Content starts

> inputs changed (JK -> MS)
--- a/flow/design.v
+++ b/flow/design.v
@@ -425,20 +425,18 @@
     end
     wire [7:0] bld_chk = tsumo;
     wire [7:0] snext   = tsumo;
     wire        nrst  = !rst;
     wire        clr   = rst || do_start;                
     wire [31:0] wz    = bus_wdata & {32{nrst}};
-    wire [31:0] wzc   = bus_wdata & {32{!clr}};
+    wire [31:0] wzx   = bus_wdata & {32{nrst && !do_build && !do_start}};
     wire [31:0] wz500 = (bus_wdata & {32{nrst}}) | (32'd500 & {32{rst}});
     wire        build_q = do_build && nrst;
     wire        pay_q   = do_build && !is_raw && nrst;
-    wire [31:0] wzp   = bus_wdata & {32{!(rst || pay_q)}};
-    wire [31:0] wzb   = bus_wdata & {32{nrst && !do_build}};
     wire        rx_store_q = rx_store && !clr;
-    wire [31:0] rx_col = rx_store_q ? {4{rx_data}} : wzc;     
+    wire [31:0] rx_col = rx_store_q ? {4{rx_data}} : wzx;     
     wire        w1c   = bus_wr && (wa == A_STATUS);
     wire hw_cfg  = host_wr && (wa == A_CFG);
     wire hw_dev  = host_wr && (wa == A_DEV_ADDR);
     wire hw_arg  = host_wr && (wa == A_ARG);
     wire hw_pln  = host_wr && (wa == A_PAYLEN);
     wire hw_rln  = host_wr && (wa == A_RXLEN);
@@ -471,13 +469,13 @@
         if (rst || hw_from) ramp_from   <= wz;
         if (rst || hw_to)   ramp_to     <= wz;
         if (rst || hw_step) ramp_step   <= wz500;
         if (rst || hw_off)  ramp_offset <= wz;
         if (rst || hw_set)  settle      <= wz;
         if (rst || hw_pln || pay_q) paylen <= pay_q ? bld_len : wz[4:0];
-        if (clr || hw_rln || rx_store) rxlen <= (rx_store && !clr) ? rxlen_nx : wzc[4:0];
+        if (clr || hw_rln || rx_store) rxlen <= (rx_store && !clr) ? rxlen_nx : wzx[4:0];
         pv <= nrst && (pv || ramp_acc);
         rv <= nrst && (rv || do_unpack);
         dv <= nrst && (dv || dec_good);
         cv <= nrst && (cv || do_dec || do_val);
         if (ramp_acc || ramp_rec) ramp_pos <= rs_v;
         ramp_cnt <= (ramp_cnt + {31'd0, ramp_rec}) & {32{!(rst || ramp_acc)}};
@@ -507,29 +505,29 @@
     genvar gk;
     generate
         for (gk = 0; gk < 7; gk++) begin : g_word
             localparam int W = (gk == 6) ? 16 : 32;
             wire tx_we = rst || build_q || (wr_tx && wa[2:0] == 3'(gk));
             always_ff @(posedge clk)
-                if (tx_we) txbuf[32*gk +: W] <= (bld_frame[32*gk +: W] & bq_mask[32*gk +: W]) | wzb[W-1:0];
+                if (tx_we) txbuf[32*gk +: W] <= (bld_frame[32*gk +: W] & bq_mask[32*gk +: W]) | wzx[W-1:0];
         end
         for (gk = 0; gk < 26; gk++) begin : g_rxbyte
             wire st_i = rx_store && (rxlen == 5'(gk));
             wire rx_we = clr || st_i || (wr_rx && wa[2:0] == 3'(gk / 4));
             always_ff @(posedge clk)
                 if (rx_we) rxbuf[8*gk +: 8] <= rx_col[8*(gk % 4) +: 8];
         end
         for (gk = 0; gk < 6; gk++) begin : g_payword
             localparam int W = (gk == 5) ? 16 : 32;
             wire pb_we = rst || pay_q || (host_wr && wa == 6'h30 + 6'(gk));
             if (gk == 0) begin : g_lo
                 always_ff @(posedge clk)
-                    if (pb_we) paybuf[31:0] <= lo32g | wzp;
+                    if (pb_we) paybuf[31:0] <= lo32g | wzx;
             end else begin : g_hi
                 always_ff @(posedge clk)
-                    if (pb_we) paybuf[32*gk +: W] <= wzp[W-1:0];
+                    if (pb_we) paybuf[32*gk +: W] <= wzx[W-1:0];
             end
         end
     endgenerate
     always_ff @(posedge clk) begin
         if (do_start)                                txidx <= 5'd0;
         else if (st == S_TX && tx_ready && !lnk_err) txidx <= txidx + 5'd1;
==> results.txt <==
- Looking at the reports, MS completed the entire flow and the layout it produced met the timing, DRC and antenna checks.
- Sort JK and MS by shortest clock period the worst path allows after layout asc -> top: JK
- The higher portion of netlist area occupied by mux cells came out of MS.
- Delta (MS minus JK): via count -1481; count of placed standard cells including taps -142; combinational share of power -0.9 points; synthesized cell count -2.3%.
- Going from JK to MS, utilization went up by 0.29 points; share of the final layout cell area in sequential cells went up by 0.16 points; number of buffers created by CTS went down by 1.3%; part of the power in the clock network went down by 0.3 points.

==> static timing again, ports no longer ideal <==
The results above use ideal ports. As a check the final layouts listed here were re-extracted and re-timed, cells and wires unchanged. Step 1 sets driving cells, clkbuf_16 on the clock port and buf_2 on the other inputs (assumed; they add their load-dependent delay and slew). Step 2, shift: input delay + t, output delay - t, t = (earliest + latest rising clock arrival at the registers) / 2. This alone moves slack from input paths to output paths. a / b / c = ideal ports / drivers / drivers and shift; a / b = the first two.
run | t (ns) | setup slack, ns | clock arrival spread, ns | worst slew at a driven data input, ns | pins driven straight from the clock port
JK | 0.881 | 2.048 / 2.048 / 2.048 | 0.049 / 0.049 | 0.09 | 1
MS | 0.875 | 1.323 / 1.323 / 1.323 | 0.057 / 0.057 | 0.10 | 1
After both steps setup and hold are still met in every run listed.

Content ends

Directions — From the entries above, copy every line where the word "flow" shows up.

Worked solution —
--- a/flow/design.v
+++ b/flow/design.v
- Looking at the reports, MS completed the entire flow and the layout it produced met the timing, DRC and antenna checks.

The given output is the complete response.